Matt Fowler of IGN gave the episode an "amazing" 9 out of 10 and wrote in his verdict, "With help from Olivia Newton-John's 'Magic', and some snippets from Grandmaster Flash's 'White Lines', The Leftovers once again excellent steered us in a new direction. One though that worked to connect everything everything we'd seen so far. And the GR had taken enough of a back seat this year that I was totally fine with them returning to once again play the 'big bad' here. With another dangerous stunt designed to inflict misery."

Joshua Alston of The A.V. Club gave the episode an "A" grade and wrote, "The Leftovers is magical.

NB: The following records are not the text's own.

Source: an optimization exercise on an open RTL-to-GDS flow (aim: small area, a short achievable clock period and few clock cycles per item). Production flows keep margins and buffers that such runs may drop. Only simulation tests tie the RTL to the original design; equivalence was not proved. No activity file was given, so power comes from the tool's default toggle rates.

`design/flow/config.mk`:
```
export PLATFORM = sky130hd
export DESIGN_NAME = seq_datapath
export DESIGN_NICKNAME = seq_datapath
export VERILOG_FILES = /design/flow/design.v
export SDC_FILE = /design/flow/constraint.sdc
export NUM_CORES = 4
export LEC_CHECK = 0
export CAP_MARGIN = 20
export CORE_MARGIN = 2
export CORE_UTILIZATION = 40
export SLEW_MARGIN = 20
```
`design/flow/constraint.sdc`:
```
create_clock -name core_clock -period 6.5 [get_ports {clk}]
set_input_delay 1.3000 -clock core_clock [delete_from_list [all_inputs] [get_ports {clk}]]
set_output_delay 1.3000 -clock core_clock [all_outputs]
set_load 0.01 [all_outputs]
```
`design/flow/design.v`:
```
package seq_datapath_pkg;
  typedef enum logic [3:0] {
    OP_ADD  = 4'd0,
    OP_SUB  = 4'd1,
    OP_AND  = 4'd2,
    OP_OR   = 4'd3,
    OP_SHR  = 4'd4,
    OP_SHL  = 4'd5,
    OP_ROR  = 4'd6,
    OP_ROL  = 4'd7,
    OP_NEG  = 4'd8,
    OP_NOT  = 4'd9,
    OP_MUL  = 4'd10,
    OP_DIV  = 4'd11,
    OP_MFHI = 4'd12,
    OP_MFLO = 4'd13,
    OP_IN   = 4'd14,
    OP_ILL  = 4'd15
  } op_e;
  typedef enum logic [2:0] {
    S_IDLE = 3'd0,
    S_LNCH = 3'd1,
    S_MUL  = 3'd2,
    S_DIV  = 3'd3,
    S_FIX  = 3'd4,
    S_DALN = 3'd5
  } state_e;
  function automatic int clog2(input int value);
    clog2 = $clog2(value);
  endfunction
endpackage
import seq_datapath_pkg::*;
module seq_datapath_alu
#(
  parameter int DATA_W = 32
) (
  input  logic [3:0]        op,
  input  logic [DATA_W-1:0] a,
  input  logic [DATA_W-1:0] b,
  input  logic [DATA_W-1:0] hi,
  input  logic [DATA_W-1:0] lo,
  input  logic [DATA_W-1:0] in_port,
  input  logic              div_sel,    
  input  logic [5:0]        div_amt,    
  output logic [DATA_W-1:0] rot,        
  output logic [DATA_W-1:0] rmask,      
  output logic [DATA_W-1:0] y
);
  localparam int SH_W = $clog2(DATA_W);
  logic [SH_W-1:0]   sh_s, ramt_s;
  logic              left_s, inv_s, zx_s;
  logic [5:0]        mamt_s;
  logic [DATA_W-1:0] lmask_s, x_s, yb_s, sum_s;
  logic [DATA_W:0]   sum1_s;
  assign sh_s   = b[SH_W-1:0];
  assign left_s = (op == OP_SHL) || (op == OP_ROL);
  assign ramt_s = div_sel ? div_amt[SH_W-1:0] : (left_s ? -sh_s : sh_s);
  assign mamt_s = div_sel ? div_amt : {1'b0, sh_s};
  always_comb begin
    rot = a;
    for (int k = 0; k < SH_W; k++) begin
      if (ramt_s[k]) rot = (rot >> (1 << k)) | (rot << (DATA_W - (1 << k)));
    end
  end
  always_comb begin
    for (int i = 0; i < DATA_W; i++) begin
      rmask[i] = (mamt_s <= 6'(DATA_W - 1 - i));
    end
  end
  always_comb begin
    for (int i = 0; i < DATA_W; i++) lmask_s[i] = rmask[DATA_W-1-i];
  end
  assign inv_s  = (op == OP_SUB) || (op == OP_NEG);
  assign zx_s   = (op == OP_NEG);
  assign x_s    = zx_s ? {DATA_W{1'b0}} : a;
  assign yb_s   = b ^ {DATA_W{inv_s}};
  assign sum1_s = {x_s, 1'b1} + {yb_s, inv_s};
  assign sum_s  = sum1_s[DATA_W:1];
  always_comb begin
    y = {DATA_W{1'b0}};
    case (op)
      OP_ADD, OP_SUB, OP_NEG: y = sum_s;
      OP_AND:  y = a & b;
      OP_OR:   y = a | b;
      OP_SHR:  y = rot & rmask;
      OP_SHL:  y = rot & lmask_s;
      OP_ROR, OP_ROL: y = rot;
      OP_NOT:  y = ~b;
      OP_MFHI: y = hi;
      OP_MFLO: y = lo;
      OP_IN:   y = in_port;
      default: y = {DATA_W{1'b0}};
    endcase
  end
endmodule
import seq_datapath_pkg::*;
module seq_datapath
#(
  parameter  int DATA_W   = 32,
  parameter  int NUM_REGS = 16,
  localparam int REG_AW   = $clog2(NUM_REGS)
) (
  input  logic              clk,
  input  logic              clr,
  input  logic              start,
  input  logic [3:0]        op,
  input  logic [REG_AW-1:0] ra,
  input  logic [REG_AW-1:0] rb,
  input  logic [REG_AW-1:0] rc,
  input  logic [DATA_W-1:0] in_port,
  input  logic              ext_wr_en,
  input  logic [REG_AW-1:0] ext_wr_addr,
  input  logic [DATA_W-1:0] ext_wr_data,
  input  logic [REG_AW-1:0] dbg_rd_addr,
  output logic [DATA_W-1:0] dbg_rd_data,
  output logic              busy,
  output logic              done,
  output logic              err,
  output logic [DATA_W-1:0] hi_out,
  output logic [DATA_W-1:0] lo_out
);
  seq_datapath_pkg::state_e state_r;
  logic [3:0]        op_r;
  logic [REG_AW-1:0] pa_r, pb_r, rc_r;
  logic [5:0]        cnt_r;
  logic              neg_a_r, neg_q_r, bpos_r, swap_r, done_r, err_r;
  logic              busy_r, usepa_r;    
  logic [7:0]        mstep_r;            
  logic [NUM_REGS-1:0][DATA_W-1:0] regs_r;
  logic [DATA_W-1:0] hi_r, lo_r, m_r, y_r;
  logic              idle_s, launch_s;
  logic [3:0]        cop_s;
  logic [REG_AW-1:0] addr_a_s, crc_s;
  logic [DATA_W-1:0] a_s, b_s;
  assign idle_s   = !busy_r;
  assign busy     = busy_r;
  assign done     = done_r;
  assign err      = err_r;
  assign hi_out   = hi_r;
  assign lo_out   = lo_r;
  assign launch_s = idle_s ? (start && !ext_wr_en) : (state_r == S_LNCH);
  assign cop_s    = idle_s ? op : op_r;
  assign crc_s    = idle_s ? rc : rc_r;
  assign addr_a_s = idle_s ? ra : pa_r;
  logic [NUM_REGS-1:0] sel_a_s, sel_b_s, sel_d_s;
  always_comb begin
    for (int i = 0; i < NUM_REGS; i++) begin
      sel_a_s[i] = (idle_s && (ra == REG_AW'(i))) || (usepa_r && (pa_r == REG_AW'(i)));
      sel_b_s[i] = (idle_s && (rb == REG_AW'(i))) || (usepa_r && (pb_r == REG_AW'(i)));
      sel_d_s[i] = (dbg_rd_addr == REG_AW'(i));
    end
  end
  always_comb begin
    a_s         = '0;
    b_s         = '0;
    dbg_rd_data = '0;
    for (int i = 0; i < NUM_REGS; i++) begin
      a_s         |= {DATA_W{sel_a_s[i]}} & regs_r[i];
      b_s         |= {DATA_W{sel_b_s[i]}} & regs_r[i];
      dbg_rd_data |= {DATA_W{sel_d_s[i]}} & regs_r[i];
    end
  end
  logic [DATA_W-1:0] za_s, zb_s, sma_s, smb_s, smin_s;
  assign za_s = a_s ^ {DATA_W{a_s[DATA_W-1]}};
  assign zb_s = b_s ^ {DATA_W{b_s[DATA_W-1]}};
  always_comb begin
    sma_s = za_s;
    smb_s = zb_s;
    for (int k = 1; k < DATA_W; k = k * 2) begin
      sma_s = sma_s | (sma_s >> k);
      smb_s = smb_s | (smb_s >> k);
    end
  end
  assign smin_s = sma_s & smb_s;
  function automatic logic [4:0] clz32(input logic [31:0] v);
    logic [15:0] z1;  logic [15:0] c1;
    logic [7:0]  z2;  logic [7:0][1:0] c2;
    logic [3:0]  z3;  logic [3:0][2:0] c3;
    logic [1:0]  z4;  logic [1:0][3:0] c4;
    for (int g = 0; g < 16; g++) begin
      z1[g] = !(v[2*g+1] | v[2*g]);
      c1[g] = !v[2*g+1];
    end
    for (int g = 0; g < 8; g++) begin
      z2[g] = z1[2*g+1] & z1[2*g];
      c2[g] = z1[2*g+1] ? {1'b1, c1[2*g]} : {1'b0, c1[2*g+1]};
    end
    for (int g = 0; g < 4; g++) begin
      z3[g] = z2[2*g+1] & z2[2*g];
      c3[g] = z2[2*g+1] ? {1'b1, c2[2*g]} : {1'b0, c2[2*g+1]};
    end
    for (int g = 0; g < 2; g++) begin
      z4[g] = z3[2*g+1] & z3[2*g];
      c4[g] = z3[2*g+1] ? {1'b1, c3[2*g]} : {1'b0, c3[2*g+1]};
    end
    clz32 = z4[1] ? {1'b1, c4[0]} : {1'b0, c4[1]};
  endfunction
  logic       swap_s, mzero_s;
  logic [7:0] mfirst_s;                   
  assign swap_s  = |(smb_s & ~sma_s);
  assign mzero_s = (a_s == '0) || (b_s == '0);
  always_comb begin
    for (int k = 0; k < 8; k++) begin
      mfirst_s[k] = (k == 0 || smin_s[4*k-1]) && (k == 7 || !smin_s[4*k+3]);
    end
  end
  logic       bzero_s, dquick_s;
  logic [4:0] clz_a_s, clz_b_s;
  logic [5:0] nit_s, nite_s, dnit_s;
  assign bzero_s  = (b_s == '0);
  assign dquick_s = a_s[DATA_W-1] ? (({za_s[DATA_W-2:0], 1'b1} & ~(smb_s >> 1)) == '0)
                                  : ((za_s & ~(smb_s >> 1)) == '0);
  assign clz_a_s  = clz32({za_s[DATA_W-2:0], 1'b1});
  assign clz_b_s  = clz32({zb_s[DATA_W-2:0], 1'b1});
  assign nit_s    = {1'b0, y_r[9:5]} - {1'b0, y_r[4:0]} + 6'd1;
  assign nite_s   = (nit_s + 6'd1) & 6'b111110;
  assign dnit_s   = nite_s;
  logic              div_sel_s;
  logic [DATA_W-1:0] rot_s, rmask_s, alu_y_s, fun_s;
  assign div_sel_s = (state_r == S_DALN);
  seq_datapath_alu #(.DATA_W(DATA_W)) u_alu (
    .op      (cop_s),
    .a       (a_s),
    .b       (b_s),
    .hi      (hi_r),
    .lo      (lo_r),
    .in_port (in_port),
    .div_sel (div_sel_s),
    .div_amt (dnit_s),
    .rot     (rot_s),
    .rmask   (rmask_s),
    .y       (alu_y_s)
  );
  assign fun_s = rot_s ^ {DATA_W{neg_a_r}};
  logic [DATA_W-1:0]   mc_s;
  logic [DATA_W:0]     ywm_s, ywy_s;
  logic [4:0]          win_s, winm_s, winy_s;
  logic [DATA_W+1:0]   pp1_s, pp0_s;
  logic                neg1_s, neg0_s;
  logic [2*DATA_W-1:0] acc16_s, mul_nx_s;
  function automatic logic [DATA_W+1:0] booth_pp(input logic [2:0] w,
                                                  input logic [DATA_W-1:0] m);
    logic one, two;
    one = w[0] ^ w[1];
    two = (w == 3'b011) || (w == 3'b100);
    booth_pp = (one ? {{2{m[DATA_W-1]}}, m} :
                two ? {m[DATA_W-1], m, 1'b0} : '0) ^ {(DATA_W+2){w[2]}};
  endfunction
  assign ywm_s  = {m_r, 1'b0};
  assign ywy_s  = {y_r, 1'b0};
  always_comb begin
    winm_s = '0;
    winy_s = '0;
    for (int k = 0; k < 8; k++) begin
      winm_s |= {5{mstep_r[k]}} & ywm_s[4*k +: 5];
      winy_s |= {5{mstep_r[k]}} & ywy_s[4*k +: 5];
    end
  end
  assign win_s  = swap_r ? winm_s : winy_s;
  assign mc_s   = swap_r ? y_r : m_r;
  assign pp1_s  = booth_pp(win_s[4:2], mc_s);
  assign pp0_s  = booth_pp(win_s[2:0], mc_s);
  assign neg1_s = win_s[4];
  assign neg0_s = win_s[2];
  assign acc16_s  = {hi_r[DATA_W-5:0], lo_r, 1'b0, neg1_s, 1'b0, neg0_s};
  assign mul_nx_s = acc16_s + {{(DATA_W-4){pp1_s[DATA_W+1]}}, pp1_s, 2'b00}
                            + {{(DATA_W-2){pp0_s[DATA_W+1]}}, pp0_s};
  logic [DATA_W-1:0] r1_s, r2_s, rq1_s;
  logic [DATA_W:0]   t1_s, t2_s;
  logic [DATA_W+1:0] t1x_s, t2x_s;
  logic              q1_s, q2_s, wrap_s, fix_c_s;
  assign r1_s  = (state_r == S_FIX) ? hi_r : {hi_r[DATA_W-2:0], lo_r[DATA_W-1]};
  assign t1x_s = {1'b0, r1_s, 1'b1} + {1'b1, m_r, bpos_r};
  assign t1_s  = t1x_s[DATA_W+1:1];
  assign q1_s  = !t1_s[DATA_W];
  assign rq1_s = q1_s ? t1_s[DATA_W-1:0] : r1_s;
  assign r2_s  = {rq1_s[DATA_W-2:0], lo_r[DATA_W-2]};
  assign t2x_s = {1'b0, r2_s, 1'b1} + {1'b1, m_r, bpos_r};
  assign t2_s  = t2x_s[DATA_W+1:1];
  assign q2_s  = !t2_s[DATA_W];
  assign wrap_s  = neg_a_r && (t1_s == '1);
  assign fix_c_s = neg_q_r ^ wrap_s;
  logic              wr_res_s, wr_pre_s;
  logic [DATA_W-1:0] wdata_s;
  always_comb begin
    wr_res_s = 1'b0;
    if (launch_s) begin
      case (cop_s)
        OP_MUL, OP_DIV, OP_ILL: wr_res_s = 1'b0;
        default:                wr_res_s = 1'b1;
      endcase
    end
  end
  assign wr_pre_s = idle_s && ext_wr_en;
  assign wdata_s  = wr_pre_s ? ext_wr_data : alu_y_s;
  logic [NUM_REGS-1:0] we_s;
  logic [DATA_W-1:0]   wd_s;
  always_comb begin
    for (int i = 0; i < NUM_REGS; i++) begin
      we_s[i] = clr || (wr_pre_s && (ext_wr_addr == REG_AW'(i))) ||
                (wr_res_s && (crc_s == REG_AW'(i)));
    end
  end
  assign wd_s = clr ? '0 : wdata_s;
  always_ff @(posedge clk) begin
    for (int i = 0; i < NUM_REGS; i++) begin
      if (we_s[i]) regs_r[i] <= wd_s;
    end
  end
  seq_datapath_pkg::state_e state_nx_s;
  logic mul_last_s, div_last_s;
  assign mul_last_s = mstep_r[0];
  assign div_last_s = (cnt_r[3:0] == 4'd0);
  always_comb begin
    state_nx_s = state_r;
    if (idle_s) begin
      state_nx_s = S_IDLE;
      if (start && ext_wr_en) state_nx_s = S_LNCH;
    end
    if (launch_s) begin
      state_nx_s = S_IDLE;
      if ((cop_s == OP_MUL) && !mzero_s) state_nx_s = S_MUL;
      if ((cop_s == OP_DIV) && !bzero_s && !dquick_s) state_nx_s = S_DALN;
    end else begin
      case (state_r)
        S_MUL:  if (mul_last_s) state_nx_s = S_IDLE;
        S_DALN: state_nx_s = (dnit_s == 6'd0) ? S_FIX : S_DIV;
        S_DIV:  if (div_last_s) state_nx_s = (neg_a_r || neg_q_r) ? S_FIX : S_IDLE;
        S_FIX:  state_nx_s = S_IDLE;
        default: ;
      endcase
    end
  end
  always_ff @(posedge clk) begin
    if (clr) begin
      state_r <= S_IDLE;
      busy_r  <= 1'b0;
      usepa_r <= 1'b0;
      done_r  <= 1'b0;
      err_r   <= 1'b0;
    end else begin
      state_r <= state_nx_s;
      busy_r  <= (state_nx_s != S_IDLE);
      usepa_r <= (state_nx_s == S_LNCH) || (state_nx_s == S_DALN);
      done_r  <= (launch_s || (state_r != S_IDLE && state_r != S_LNCH)) &&
                 (state_nx_s == S_IDLE);
      err_r   <= launch_s && ((cop_s == OP_ILL) || ((cop_s == OP_DIV) && bzero_s));
    end
  end
  always_ff @(posedge clk) begin
    if (clr) begin
      op_r    <= '0;
      pa_r    <= '0;
      pb_r    <= '0;
      rc_r    <= '0;
      cnt_r   <= '0;
      mstep_r <= '0;
      neg_a_r <= 1'b0;
      neg_q_r <= 1'b0;
      bpos_r  <= 1'b0;
      swap_r  <= 1'b0;
      hi_r    <= '0;
      lo_r    <= '0;
      m_r     <= '0;
      y_r     <= '0;
    end else begin
      if (idle_s && start && ext_wr_en) begin
        op_r <= op;
        pa_r <= ra;
        pb_r <= rb;
        rc_r <= rc;
      end else if (launch_s) begin
        pa_r <= addr_a_s;
        case (cop_s)
          OP_MUL: begin
            hi_r    <= '0;
            lo_r    <= '0;
            m_r     <= a_s;
            y_r     <= b_s;
            swap_r  <= swap_s;
            mstep_r <= mfirst_s;
          end
          OP_DIV: begin
            neg_a_r <= a_s[DATA_W-1];
            neg_q_r <= a_s[DATA_W-1] ^ b_s[DATA_W-1];
            bpos_r  <= !b_s[DATA_W-1];
            m_r     <= b_s[DATA_W-1] ? b_s : ~b_s;
            y_r     <= {{(DATA_W-10){1'b0}}, clz_b_s, clz_a_s};
            if (!bzero_s) begin
              hi_r <= a_s;
              lo_r <= '0;
            end
          end
          default: ;
        endcase
      end else begin
        case (state_r)
          S_MUL: begin
            hi_r    <= mul_nx_s[2*DATA_W-1:DATA_W];
            lo_r    <= mul_nx_s[DATA_W-1:0];
            mstep_r <= mstep_r >> 1;
          end
          S_DALN: begin
            hi_r  <= fun_s & rmask_s;
            lo_r  <= fun_s & ~rmask_s;
            cnt_r <= {1'b0, dnit_s[5:1]} - 6'd1;
          end
          S_DIV: begin
            hi_r  <= q2_s ? t2_s[DATA_W-1:0] : r2_s;
            lo_r  <= {lo_r[DATA_W-3:0], q1_s, q2_s};
            cnt_r <= cnt_r - 6'd1;
          end
          S_FIX: begin
            hi_r <= neg_a_r ? (wrap_s ? '0 : ~hi_r) : hi_r;
            lo_r <= (lo_r ^ {DATA_W{neg_q_r}}) + DATA_W'(fix_c_s);
          end
          default: ;
        endcase
      end
    end
  end
endmodule
```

Not only in the sense that it flirts with magical realism and whimsical ideas, but also in the sense that its narrative sleight-of-hand tricks are unparalleled. It's television as close-up magic. You can look and look, and still not see what's happening right before your eyes. 'Ten Thirteen' ends with what has to be the most brutal gut punch a television show has pulled off all year."

Alan Sepinwall of HitFix wrote, "Still, even with the memory of her last encounter with Tommy relatively fresh in my mind, I wasn't prepared for the full and monstrous fury of Meg that was unleashed in this episode." Jeff Labrecque of Entertainment Weekly wrote, "'Ten Thirteen', the penultimate episode of season 2, was a master stroke of storytelling jiu-jitsu — specifically because it followed 'International Assassin.'"

Kelly Braffet of Vulture gave the episode a 3 star rating out of 5 and wrote, "All of my criticism aside, Liv Tyler's performance this week is stellar. Meg is deeply, decidedly scary, and her emotional hairpin turns are perfect." Nick Harley of Den of Geek gave the episode a 4 star rating out of 5 and wrote, "Just like the inclusion of 'White Lines' in this hour, The Leftovers has been brilliant all year, and I can't wait to see how they end this spectacular run."

Robert Ham of Paste gave the episode a 9.3 out of 10 wrote, "That knot of tension that you're feeling in your stomach after watching this week's episode of The Leftovers? That's not going anywhere for at least another seven days. It may linger for even longer than that, seeing as it has been building and growing more taut for the past nine weeks now — all to gear us up for what's going to be a momentous series-ending episode." Jen Chaney of The New York Times wrote, "Meg is the last person you'd expect to go rogue-terrorist, which is what makes her so scary; if she can turn this unrepentant, anyone can."